Plant-Based Mince Is Cheaper Than Beef. Now What?
For years, people have used price as a shield.
“Plant-based food is too expensive.”
“Veganism is for rich people.”
“Not everyone can afford alternatives.”
It was always a lazy argument when aimed at beans, lentils, rice, pasta, oats, potatoes, chickpeas, tofu, vegetables and basic staples. The cheapest foods in most supermarkets were never steaks, chicken breasts or blocks of cheese.
But now even the direct replacements are getting cheaper.
According to analysis by Good Food Institute Europe, plant-based mince is now 29% cheaper than beef, lamb and pork mince at Tesco. Plant-based meatballs are 41% cheaper than their animal-based versions. Across mince-based products, the average difference was 33%.
So what happens when the product people mocked as the “expensive fake version” becomes cheaper than the body parts it replaces?
The story starts to fall apart.
Animal agriculture has always been sold as normal, natural and necessary. In reality, it is a vast system of breeding, feeding, confining, transporting, killing, refrigerating, packaging and marketing sentient beings as food.
That system is expensive because it is inefficient.
You have to grow crops to feed animals, use land to contain them, use water to sustain them, use fuel to move them, use workers to process them, and then pretend the final product is just “food” rather than the end point of an enormous chain of exploitation.
Now drought, rising feed costs, fuel disruption and fertiliser pressures are exposing what was already there.

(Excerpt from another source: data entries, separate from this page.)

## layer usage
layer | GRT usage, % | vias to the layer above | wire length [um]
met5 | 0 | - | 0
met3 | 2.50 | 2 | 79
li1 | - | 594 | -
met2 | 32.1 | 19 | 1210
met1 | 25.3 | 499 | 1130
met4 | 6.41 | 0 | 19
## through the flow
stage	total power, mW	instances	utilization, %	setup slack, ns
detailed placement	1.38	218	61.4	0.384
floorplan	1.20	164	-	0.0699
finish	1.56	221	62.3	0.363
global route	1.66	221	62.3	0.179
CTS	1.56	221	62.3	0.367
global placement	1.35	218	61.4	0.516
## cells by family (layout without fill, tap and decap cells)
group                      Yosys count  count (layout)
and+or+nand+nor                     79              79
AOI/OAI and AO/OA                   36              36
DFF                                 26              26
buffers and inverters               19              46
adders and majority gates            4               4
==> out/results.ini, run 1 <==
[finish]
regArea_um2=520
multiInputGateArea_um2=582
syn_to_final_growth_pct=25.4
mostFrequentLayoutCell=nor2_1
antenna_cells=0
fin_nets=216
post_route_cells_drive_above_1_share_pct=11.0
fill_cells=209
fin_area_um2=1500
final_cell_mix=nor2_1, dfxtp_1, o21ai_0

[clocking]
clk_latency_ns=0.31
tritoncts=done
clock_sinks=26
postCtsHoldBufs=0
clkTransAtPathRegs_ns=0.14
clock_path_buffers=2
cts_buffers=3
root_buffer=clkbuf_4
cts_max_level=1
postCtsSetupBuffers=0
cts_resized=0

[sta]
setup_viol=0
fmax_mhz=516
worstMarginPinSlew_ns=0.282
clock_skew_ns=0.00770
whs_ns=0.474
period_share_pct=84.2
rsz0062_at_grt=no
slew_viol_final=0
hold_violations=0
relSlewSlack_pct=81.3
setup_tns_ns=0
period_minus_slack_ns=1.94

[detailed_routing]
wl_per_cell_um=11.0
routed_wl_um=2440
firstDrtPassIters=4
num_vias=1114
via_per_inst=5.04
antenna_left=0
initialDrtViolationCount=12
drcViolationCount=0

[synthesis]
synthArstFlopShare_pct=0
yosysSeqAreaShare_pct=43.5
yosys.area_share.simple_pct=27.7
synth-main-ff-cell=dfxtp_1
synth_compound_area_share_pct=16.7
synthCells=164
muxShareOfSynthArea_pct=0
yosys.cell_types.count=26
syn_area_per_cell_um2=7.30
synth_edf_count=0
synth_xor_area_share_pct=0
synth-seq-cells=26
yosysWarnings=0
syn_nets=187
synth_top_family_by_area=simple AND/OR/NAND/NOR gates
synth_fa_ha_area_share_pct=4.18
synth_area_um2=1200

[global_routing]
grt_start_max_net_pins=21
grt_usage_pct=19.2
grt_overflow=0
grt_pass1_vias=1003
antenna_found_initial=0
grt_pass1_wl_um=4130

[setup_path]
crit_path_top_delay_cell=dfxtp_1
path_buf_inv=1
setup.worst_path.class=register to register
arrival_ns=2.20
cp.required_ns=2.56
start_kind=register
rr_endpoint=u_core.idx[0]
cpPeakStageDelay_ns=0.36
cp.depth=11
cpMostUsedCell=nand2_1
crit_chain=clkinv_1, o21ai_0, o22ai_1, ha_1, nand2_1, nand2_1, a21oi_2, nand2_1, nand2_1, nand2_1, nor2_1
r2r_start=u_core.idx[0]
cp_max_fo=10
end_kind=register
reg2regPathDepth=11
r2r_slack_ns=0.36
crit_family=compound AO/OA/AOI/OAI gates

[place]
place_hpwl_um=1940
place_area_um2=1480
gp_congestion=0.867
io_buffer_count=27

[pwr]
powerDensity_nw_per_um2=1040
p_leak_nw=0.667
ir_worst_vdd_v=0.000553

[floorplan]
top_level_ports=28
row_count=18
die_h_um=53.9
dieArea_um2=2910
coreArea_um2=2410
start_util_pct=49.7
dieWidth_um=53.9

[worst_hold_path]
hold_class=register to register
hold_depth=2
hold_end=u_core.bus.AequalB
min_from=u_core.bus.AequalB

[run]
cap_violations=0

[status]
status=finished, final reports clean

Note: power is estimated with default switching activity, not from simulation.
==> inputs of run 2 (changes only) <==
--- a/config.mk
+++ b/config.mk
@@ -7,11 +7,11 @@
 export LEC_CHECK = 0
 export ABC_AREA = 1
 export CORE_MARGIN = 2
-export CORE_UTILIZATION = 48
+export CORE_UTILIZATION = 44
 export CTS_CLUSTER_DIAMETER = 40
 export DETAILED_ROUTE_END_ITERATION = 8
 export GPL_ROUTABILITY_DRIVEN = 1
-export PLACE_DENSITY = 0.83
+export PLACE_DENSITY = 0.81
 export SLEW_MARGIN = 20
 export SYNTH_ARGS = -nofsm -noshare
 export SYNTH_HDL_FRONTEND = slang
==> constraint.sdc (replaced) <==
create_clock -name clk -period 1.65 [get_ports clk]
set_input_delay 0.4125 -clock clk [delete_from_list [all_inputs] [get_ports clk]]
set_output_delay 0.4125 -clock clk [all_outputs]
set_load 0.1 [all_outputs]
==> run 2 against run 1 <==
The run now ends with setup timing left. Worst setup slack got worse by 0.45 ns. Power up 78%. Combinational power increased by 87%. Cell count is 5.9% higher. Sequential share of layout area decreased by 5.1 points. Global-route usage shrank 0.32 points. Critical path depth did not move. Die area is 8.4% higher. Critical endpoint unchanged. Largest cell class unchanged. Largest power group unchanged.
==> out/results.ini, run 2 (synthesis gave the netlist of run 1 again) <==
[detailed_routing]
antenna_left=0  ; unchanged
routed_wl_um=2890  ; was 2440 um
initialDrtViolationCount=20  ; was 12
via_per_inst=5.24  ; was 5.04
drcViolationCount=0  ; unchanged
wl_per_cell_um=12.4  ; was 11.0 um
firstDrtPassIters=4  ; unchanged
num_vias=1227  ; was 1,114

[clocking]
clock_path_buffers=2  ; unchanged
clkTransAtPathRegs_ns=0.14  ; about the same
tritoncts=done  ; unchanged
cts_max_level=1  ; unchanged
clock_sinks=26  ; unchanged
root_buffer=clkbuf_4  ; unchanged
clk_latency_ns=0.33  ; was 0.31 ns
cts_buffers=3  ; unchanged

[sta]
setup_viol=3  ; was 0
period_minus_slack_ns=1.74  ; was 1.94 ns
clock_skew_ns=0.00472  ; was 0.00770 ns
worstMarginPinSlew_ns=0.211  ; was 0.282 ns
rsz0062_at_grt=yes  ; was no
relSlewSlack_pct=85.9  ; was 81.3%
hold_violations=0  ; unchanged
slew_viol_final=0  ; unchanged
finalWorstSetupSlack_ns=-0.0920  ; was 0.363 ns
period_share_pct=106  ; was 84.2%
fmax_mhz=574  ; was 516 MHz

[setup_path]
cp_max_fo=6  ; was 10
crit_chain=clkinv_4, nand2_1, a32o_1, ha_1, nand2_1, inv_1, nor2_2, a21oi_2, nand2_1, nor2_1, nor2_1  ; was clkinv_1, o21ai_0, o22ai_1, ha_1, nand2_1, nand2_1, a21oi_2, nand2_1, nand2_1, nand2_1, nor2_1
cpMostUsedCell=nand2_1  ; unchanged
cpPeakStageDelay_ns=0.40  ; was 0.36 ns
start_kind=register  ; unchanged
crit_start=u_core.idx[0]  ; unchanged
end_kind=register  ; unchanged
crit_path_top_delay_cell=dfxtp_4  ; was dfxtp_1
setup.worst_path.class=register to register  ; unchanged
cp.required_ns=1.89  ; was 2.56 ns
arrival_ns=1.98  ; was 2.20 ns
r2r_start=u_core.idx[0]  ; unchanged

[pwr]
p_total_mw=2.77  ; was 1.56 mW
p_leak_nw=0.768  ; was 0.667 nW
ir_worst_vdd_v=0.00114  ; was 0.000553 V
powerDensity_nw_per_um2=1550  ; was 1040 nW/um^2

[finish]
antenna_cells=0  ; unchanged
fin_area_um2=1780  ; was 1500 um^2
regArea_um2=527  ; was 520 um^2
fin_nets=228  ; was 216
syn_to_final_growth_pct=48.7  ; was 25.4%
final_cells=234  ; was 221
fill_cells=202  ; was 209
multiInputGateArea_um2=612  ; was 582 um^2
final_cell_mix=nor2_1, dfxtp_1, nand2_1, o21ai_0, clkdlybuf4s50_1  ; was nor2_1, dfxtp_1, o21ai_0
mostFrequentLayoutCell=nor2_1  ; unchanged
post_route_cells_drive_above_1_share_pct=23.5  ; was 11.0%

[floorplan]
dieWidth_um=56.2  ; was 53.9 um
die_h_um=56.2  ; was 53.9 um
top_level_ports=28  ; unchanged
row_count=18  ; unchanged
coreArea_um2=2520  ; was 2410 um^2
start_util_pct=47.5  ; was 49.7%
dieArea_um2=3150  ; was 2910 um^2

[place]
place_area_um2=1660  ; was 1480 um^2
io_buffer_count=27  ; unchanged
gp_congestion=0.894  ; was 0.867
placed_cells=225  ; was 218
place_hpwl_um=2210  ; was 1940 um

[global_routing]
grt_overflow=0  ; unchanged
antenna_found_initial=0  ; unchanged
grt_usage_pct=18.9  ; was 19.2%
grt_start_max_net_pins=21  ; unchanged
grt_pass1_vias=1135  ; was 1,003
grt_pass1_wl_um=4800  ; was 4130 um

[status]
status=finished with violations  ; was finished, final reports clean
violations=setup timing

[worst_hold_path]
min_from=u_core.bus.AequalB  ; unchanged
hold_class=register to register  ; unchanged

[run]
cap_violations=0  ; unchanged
## src/rtl/sobel_pkg.sv

```systemverilog
// Shared types and helpers for the SobelX frame sequencer.
package sobel_pkg;

  localparam int PIX_W = 8;

  typedef enum logic [1:0] {
    S_IDLE  = 2'd0,
    S_RUN   = 2'd1,
    S_DRAIN = 2'd2,
    S_DONE  = 2'd3
  } state_t;

  // Round a row width up to the next multiple of 4 bytes (BMP row stride).
  function automatic logic [16:0] stride_round(input logic [15:0] width);
    logic [16:0] sum;
    sum = {1'b0, width} + 17'd3;
    return {sum[16:2], 2'b00};
  endfunction

endpackage

```

## src/rtl/sobel_tok_pipe.sv

```systemverilog
// Token shift register that mirrors the SobelX pipeline: each stage carries
// {valid, pad} for the pixel currently occupying that filter stage.
module sobel_tok_pipe #(
  parameter int DEPTH = 1
) (
  input  logic clk,
  input  logic rst,
  input  logic en,
  input  logic in_valid,
  input  logic in_pad,
  output logic out_valid,
  output logic out_pad
);

  logic [DEPTH-1:0] vld_q, vld_d;
  logic [DEPTH-1:0] pad_q, pad_d;

  // Shift one stage per enabled cycle; hold otherwise.
  always_comb begin
    vld_d = vld_q;
    pad_d = pad_q;
    if (en) begin
      for (int i = DEPTH - 1; i > 0; i--) begin
        vld_d[i] = vld_q[i-1];
        pad_d[i] = pad_q[i-1];
      end
      vld_d[0] = in_valid;
      pad_d[0] = in_pad;
    end else begin
      vld_d = vld_q;
      pad_d = pad_q;
    end
  end

  // Token state register with synchronous clear.
  always_ff @(posedge clk) begin
    if (rst) begin
      vld_q <= '0;
      pad_q <= '0;
    end else begin
      vld_q <= vld_d;
      pad_q <= pad_d;
    end
  end

  assign out_valid = vld_q[DEPTH-1];
  assign out_pad   = pad_q[DEPTH-1];

endmodule

```

## src/rtl/sobel_frame_ctrl.sv

```systemverilog
// Frame sequencer: reads a padded 8bpp pixel array, streams it through
// SobelX and writes saturated results (pads forced to zero) to memory.
module sobel_frame_ctrl
  import sobel_pkg::*;
#(
  parameter int ADDR_W   = 21,
  parameter int DIM_W    = 12,
  parameter int PIPE_LAT = 1
) (
  input  logic              clk,
  input  logic              rst,
  input  logic              start,
  input  logic [ADDR_W-1:0] src_base,
  input  logic [ADDR_W-1:0] dst_base,
  input  logic [DIM_W-1:0]  img_width,
  input  logic [DIM_W-1:0]  img_height,
  output logic              rd_en,
  output logic [ADDR_W-1:0] rd_addr,
  input  logic [7:0]        rd_data,
  output logic              sx_en,
  output logic [31:0]       sx_data,
  input  logic [31:0]       sx_result,
  output logic              wr_en,
  output logic [ADDR_W-1:0] wr_addr,
  output logic [7:0]        wr_data,
  input  logic              wr_ready,
  output logic              busy,
  output logic              done
);

  localparam int CNT_W = 2 * DIM_W + 1;
  localparam int STR_W = DIM_W + 1;

  state_t             state_q, state_d;
  logic [ADDR_W-1:0]  src_q, src_d, dst_q, dst_d;
  logic [DIM_W-1:0]   width_q, width_d;
  logic [STR_W-1:0]   stride_q, stride_d, col_q, col_d;
  logic [CNT_W-1:0]   total_q, total_d;
  logic [CNT_W-1:0]   rd_cnt_q, rd_cnt_d, push_cnt_q, push_cnt_d, wr_cnt_q, wr_cnt_d;
  logic               inflight_q, inflight_d, pix_vld_q, pix_vld_d;
  logic [PIX_W-1:0]   pix_q, pix_d;

  logic               in_run_s, in_drain_s, avail_s, push_s;
  logic               rd_en_s, sx_en_s, wr_en_s;
  logic               tok_valid_s, tok_pad_s, pad_in_s;
  logic [PIX_W-1:0]   pix_s;
  logic [STR_W-1:0]   stride_s;
  logic [CNT_W-1:0]   total_s;

  assign in_run_s   = (state_q == S_RUN);
  assign in_drain_s = (state_q == S_DRAIN);
  // A pixel is available either parked in the skid or landing from the read issued last cycle.
  assign avail_s    = pix_vld_q | inflight_q;
  assign pix_s      = pix_vld_q ? pix_q : rd_data;
  assign pad_in_s   = (col_q >= {1'b0, width_q});
  assign stride_s   = STR_W'(stride_round(16'(img_width)));
  assign total_s    = CNT_W'(stride_s) * CNT_W'(img_height);

  // Strobes: push only when the tail token can leave, reads only when the skid has room.
  always_comb begin
    sx_en_s = 1'b0;
    rd_en_s = 1'b0;
    wr_en_s = 1'b0;
    if (rst) begin
      sx_en_s = 1'b0;
      rd_en_s = 1'b0;
      wr_en_s = 1'b0;
    end else begin
      if (in_run_s) begin
        sx_en_s = avail_s & (~tok_valid_s | wr_ready);
      end else if (in_drain_s) begin
        sx_en_s = ~tok_valid_s | wr_ready;
      end else begin
        sx_en_s = 1'b0;
      end
      rd_en_s = in_run_s & (rd_cnt_q < total_q) & (~avail_s | sx_en_s);
      wr_en_s = tok_valid_s & wr_ready;
    end
  end

  assign push_s = in_run_s & sx_en_s;

  sobel_tok_pipe #(.DEPTH(PIPE_LAT)) u_tok_pipe (
    .clk       (clk),
    .rst       (rst),
    .en        (sx_en_s),
    .in_valid  (push_s),
    .in_pad    (push_s & pad_in_s),
    .out_valid (tok_valid_s),
    .out_pad   (tok_pad_s)
  );

  // Next-state: FSM, counters, geometry capture and skid register.
  always_comb begin
    state_d    = state_q;
    src_d      = src_q;
    dst_d      = dst_q;
    width_d    = width_q;
    stride_d   = stride_q;
    total_d    = total_q;
    inflight_d = rd_en_s;
    rd_cnt_d   = rd_cnt_q + CNT_W'(rd_en_s);
    push_cnt_d = push_cnt_q + CNT_W'(push_s);
    wr_cnt_d   = wr_cnt_q + CNT_W'(wr_en_s);
    col_d      = col_q;
    pix_vld_d  = pix_vld_q;
    pix_d      = pix_q;

    if (push_s) begin
      col_d = (col_q + STR_W'(1) == stride_q) ? STR_W'(0) : col_q + STR_W'(1);
    end else begin
      col_d = col_q;
    end

    // Park landing read data only if it was not consumed directly.
    if (pix_vld_q && push_s) begin
      pix_vld_d = 1'b0;
    end else if (inflight_q && !pix_vld_q && !push_s) begin
      pix_vld_d = 1'b1;
      pix_d     = rd_data;
    end else begin
      pix_vld_d = pix_vld_q;
    end

    case (state_q)
      S_IDLE: begin
        if (start) begin
          src_d      = src_base;
          dst_d      = dst_base;
          width_d    = img_width;
          stride_d   = stride_s;
          total_d    = total_s;
          rd_cnt_d   = CNT_W'(0);
          push_cnt_d = CNT_W'(0);
          wr_cnt_d   = CNT_W'(0);
          col_d      = STR_W'(0);
          pix_vld_d  = 1'b0;
          if (img_width == DIM_W'(0) || img_height == DIM_W'(0)) begin
            state_d = S_DONE;
          end else begin
            state_d = S_RUN;
          end
        end else begin
          state_d = S_IDLE;
        end
      end
      S_RUN: begin
        if (push_s && (push_cnt_q == total_q - CNT_W'(1))) begin
          state_d = S_DRAIN;
        end else begin
          state_d = S_RUN;
        end
      end
      S_DRAIN: begin
        if (wr_en_s && (wr_cnt_q == total_q - CNT_W'(1))) begin
          state_d = S_DONE;
        end else begin
          state_d = S_DRAIN;
        end
      end
      S_DONE:  state_d = S_IDLE;
      default: state_d = S_IDLE;
    endcase
  end

  // State and datapath registers with synchronous reset.
  always_ff @(posedge clk) begin
    if (rst) begin
      state_q    <= S_IDLE;
      src_q      <= '0;
      dst_q      <= '0;
      width_q    <= '0;
      stride_q   <= '0;
      total_q    <= '0;
      rd_cnt_q   <= '0;
      push_cnt_q <= '0;
      wr_cnt_q   <= '0;
      col_q      <= '0;
      inflight_q <= 1'b0;
      pix_vld_q  <= 1'b0;
      pix_q      <= '0;
    end else begin
      state_q    <= state_d;
      src_q      <= src_d;
      dst_q      <= dst_d;
      width_q    <= width_d;
      stride_q   <= stride_d;
      total_q    <= total_d;
      rd_cnt_q   <= rd_cnt_d;
      push_cnt_q <= push_cnt_d;
      wr_cnt_q   <= wr_cnt_d;
      col_q      <= col_d;
      inflight_q <= inflight_d;
      pix_vld_q  <= pix_vld_d;
      pix_q      <= pix_d;
    end
  end

  assign rd_en   = rd_en_s;
  assign rd_addr = src_q + ADDR_W'(rd_cnt_q);
  assign sx_en   = sx_en_s;
  assign sx_data = (in_run_s && avail_s) ? {24'd0, pix_s} : 32'd0;
  assign wr_en   = wr_en_s;
  assign wr_addr = dst_q + ADDR_W'(wr_cnt_q);
  assign wr_data = (!tok_valid_s || tok_pad_s) ? 8'd0 :
                   ((sx_result > 32'd255) ? 8'd255 : sx_result[7:0]);
  assign busy    = in_run_s | in_drain_s;
  assign done    = (state_q == S_DONE);

endmodule

```
## config.mk

```make
export PLATFORM = sky130hd
export DESIGN_NAME = sar_adc_seq
export DESIGN_NICKNAME = d
export VERILOG_FILES = /design/src/rtl/sar_adc_seq.sv
export SDC_FILE = /design/constraint.sdc
export NUM_CORES = 1
export LEC_CHECK = 0
export CAP_MARGIN = 20
export CORE_ASPECT_RATIO = 0.6
export CORE_MARGIN = 5
export CORE_UTILIZATION = 40
export DETAILED_ROUTE_END_ITERATION = 7
export GPL_TIMING_DRIVEN = 0
export MAX_ROUTING_LAYER = met4
export PLACE_DENSITY_LB_ADDON = 0.3
export SYNTH_ARGS = -nofsm -noshare
export SYNTH_HDL_FRONTEND = slang
export SYNTH_SLANG_ARGS = --single-unit
```

## constraint.sdc

```tcl
create_clock -name i_clk -period 3.6 [get_ports i_clk]
set_input_delay 0.54 -clock i_clk [delete_from_list [all_inputs] [get_ports i_clk]]
set_output_delay 0.54 -clock i_clk [all_outputs]
set_load 0.01 [all_outputs]
```

## src/rtl/sar_adc_seq.sv

```systemverilog
// Successive-approximation sequencer for the shared DAC1/comparator path.
// Scans a channel mask: reset, sample, hold, binary-search DAC1, report code.
module sar_adc_seq #(
    parameter int NCH   = 16,
    parameter int DACW  = 10,
    parameter int TSAMP = 4,
    parameter int TSETL = 3
) (
    input  logic                                 i_clk,
    input  logic                                 i_rstz,
    input  logic                                 i_start,
    input  logic                                 i_stop,
    input  logic [NCH-1:0]                       i_chmsk,
    input  logic                                 i_comp,
    output logic                                 o_dac_en,
    output logic [DACW-1:0]                      o_dac_v,
    output logic [NCH-1:0]                       o_sampl_sel,
    output logic                                 o_sh_rst,
    output logic                                 o_sh_hold,
    output logic                                 o_busy,
    output logic                                 o_done,
    output logic [((NCH > 1) ? $clog2(NCH) : 1)-1:0] o_ch,
    output logic [DACW-1:0]                      o_result,
    output logic                                 o_scan_done
);

    localparam int CHW = (NCH > 1) ? $clog2(NCH) : 1;
    localparam int BW  = (DACW > 1) ? $clog2(DACW) : 1;
    localparam int CW  = $clog2(TSAMP + TSETL + 2);

    localparam logic [2:0] ST_IDLE   = 3'd0;
    localparam logic [2:0] ST_SCAN   = 3'd1;
    localparam logic [2:0] ST_RST    = 3'd2;
    localparam logic [2:0] ST_SAMPLE = 3'd3;
    localparam logic [2:0] ST_HOLD   = 3'd4;
    localparam logic [2:0] ST_CONV   = 3'd5;
    localparam logic [2:0] ST_STORE  = 3'd6;

    logic [2:0]      state_q, state_d;
    logic [NCH-1:0]  mask_q, mask_d;
    logic [CHW-1:0]  ch_q, ch_d;
    logic [BW-1:0]   bit_q, bit_d;
    logic [CW-1:0]   cnt_q, cnt_d;
    logic [DACW-1:0] code_q, code_d;

    logic            dac_en_d;
    logic [DACW-1:0] dac_v_d;
    logic [NCH-1:0]  sel_d;
    logic            sh_rst_d;
    logic            sh_hold_d;
    logic            busy_d;
    logic            done_d;
    logic [CHW-1:0]  ch_out_d;
    logic [DACW-1:0] result_d;
    logic            scan_done_d;

    logic [CHW-1:0]  low_idx;
    logic [DACW-1:0] sar_v;

    // Downward scan so the lowest set bit wins.
    always_comb begin
        low_idx = '0;
        for (int i = NCH - 1; i >= 0; i--) begin
            if (mask_q[i]) low_idx = CHW'(i);
        end
    end

    always_comb begin
        state_d     = state_q;
        mask_d      = mask_q;
        ch_d        = ch_q;
        bit_d       = bit_q;
        cnt_d       = cnt_q;
        code_d      = code_q;
        dac_en_d    = o_dac_en;
        dac_v_d     = o_dac_v;
        sel_d       = o_sampl_sel;
        sh_rst_d    = o_sh_rst;
        sh_hold_d   = o_sh_hold;
        done_d      = 1'b0;
        scan_done_d = 1'b0;
        ch_out_d    = o_ch;
        result_d    = o_result;
        sar_v       = o_dac_v;

        if (i_stop && (state_q != ST_IDLE)) begin
            state_d   = ST_IDLE;
            mask_d    = '0;
            bit_d     = '0;
            cnt_d     = '0;
            dac_en_d  = 1'b0;
            dac_v_d   = '0;
            sel_d     = '0;
            sh_rst_d  = 1'b0;
            sh_hold_d = 1'b0;
        end else begin
            unique case (state_q)
                ST_IDLE: begin
                    if (i_start && !i_stop) begin
                        if (i_chmsk != '0) begin
                            mask_d  = i_chmsk;
                            state_d = ST_SCAN;
                        end else begin
                            scan_done_d = 1'b1;
                        end
                    end
                end
                ST_SCAN: begin
                    if (mask_q == '0) begin
                        scan_done_d = 1'b1;
                        state_d     = ST_IDLE;
                    end else begin
                        ch_d     = low_idx;
                        sel_d    = {{(NCH-1){1'b0}}, 1'b1} << low_idx;
                        sh_rst_d = 1'b1;
                        cnt_d    = '0;
                        state_d  = ST_RST;
                    end
                end
                ST_RST: begin
                    if (cnt_q == CW'(1)) begin
                        cnt_d    = '0;
                        sh_rst_d = 1'b0;
                        state_d  = ST_SAMPLE;
                    end else begin
                        cnt_d = cnt_q + 1'b1;
                    end
                end
                ST_SAMPLE: begin
                    if (cnt_q == CW'(TSAMP - 1)) begin
                        cnt_d     = '0;
                        sel_d     = '0;
                        sh_hold_d = 1'b1;
                        dac_en_d  = 1'b1;
                        dac_v_d   = {1'b1, {(DACW-1){1'b0}}};
                        bit_d     = BW'(DACW - 1);
                        state_d   = ST_HOLD;
                    end else begin
                        cnt_d = cnt_q + 1'b1;
                    end
                end
                ST_HOLD: begin
                    cnt_d   = '0;
                    state_d = ST_CONV;
                end
                ST_CONV: begin
                    if (cnt_q == CW'(TSETL - 1)) begin
                        cnt_d = '0;
                        if (!i_comp) sar_v[bit_q] = 1'b0;
                        if (bit_q != '0) begin
                            sar_v[bit_q - 1'b1] = 1'b1;
                            bit_d   = bit_q - 1'b1;
                            dac_v_d = sar_v;
                        end else begin
                            // Park the finished code; DAC and hold drop in STORE.
                            code_d    = sar_v;
                            dac_v_d   = '0;
                            dac_en_d  = 1'b0;
                            sh_hold_d = 1'b0;
                            state_d   = ST_STORE;
                        end
                    end else begin
                        cnt_d = cnt_q + 1'b1;
                    end
                end
                ST_STORE: begin
                    result_d     = code_q;
                    ch_out_d     = ch_q;
                    done_d       = 1'b1;
                    mask_d[ch_q] = 1'b0;
                    state_d      = ST_SCAN;
                end
                default: begin
                    state_d = ST_IDLE;
                end
            endcase
        end

        busy_d = (state_d != ST_IDLE);
    end

    always_ff @(posedge i_clk or negedge i_rstz) begin
        if (!i_rstz) begin
            state_q     <= ST_IDLE;
            mask_q      <= '0;
            ch_q        <= '0;
            bit_q       <= '0;
            cnt_q       <= '0;
            code_q      <= '0;
            o_dac_en    <= 1'b0;
            o_dac_v     <= '0;
            o_sampl_sel <= '0;
            o_sh_rst    <= 1'b0;
            o_sh_hold   <= 1'b0;
            o_busy      <= 1'b0;
            o_done      <= 1'b0;
            o_ch        <= '0;
            o_result    <= '0;
            o_scan_done <= 1'b0;
        end else begin
            state_q     <= state_d;
            mask_q      <= mask_d;
            ch_q        <= ch_d;
            bit_q       <= bit_d;
            cnt_q       <= cnt_d;
            code_q      <= code_d;
            o_dac_en    <= dac_en_d;
            o_dac_v     <= dac_v_d;
            o_sampl_sel <= sel_d;
            o_sh_rst    <= sh_rst_d;
            o_sh_hold   <= sh_hold_d;
            o_busy      <= busy_d;
            o_done      <= done_d;
            o_ch        <= ch_out_d;
            o_result    <= result_d;
            o_scan_done <= scan_done_d;
        end
    end

endmodule

```

==> results of run 1 <==
-- worst paths after layout --
kind                            start             end  slack [ns]  depth (start not counted)
max reg2reg                mask_q[13]  o_sampl_sel[7]        1.05                          6
max in group asynchronous      i_rstz         o_ch[0]        2.90                          2
min                            i_rstz  o_sampl_sel[5]        0.07                          1
max                        mask_q[13]  o_sampl_sel[7]        1.05                          6
min in group i_clk          code_q[7]     o_result[7]        0.47                          2
min reg2reg                 code_q[7]     o_result[7]        0.47                          2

Animal flesh is not magically cheap. It has been made to look cheap through subsidies, normalisation and the convenient disappearance of the victims from the conversation.
And even with all that, the price is climbing. The response should not be surprise. It should be recognition.
A system built on turning animals into commodities is not only unjust, it is brittle. It depends on huge inputs, unstable supply chains and the constant conversion of living beings into products.
Plant-based food does not need to copy that mess. It can be simpler, cheaper, more secure and free from the basic injustice of treating someone as something.
Of course, cheaper mince will not create animal liberation by itself. Consumer swaps alone are not the vegan movement. Justice is not a supermarket trend.
But every collapsed excuse matters.
If someone says they cannot afford plant-based mince while buying animal-based mince, the facts are no longer on their side.
The real issue was never price.
It was mindset.
And as the cost excuse shrinks, the moral question gets harder to avoid: If the version without exploitation is cheaper, what exactly are people still defending?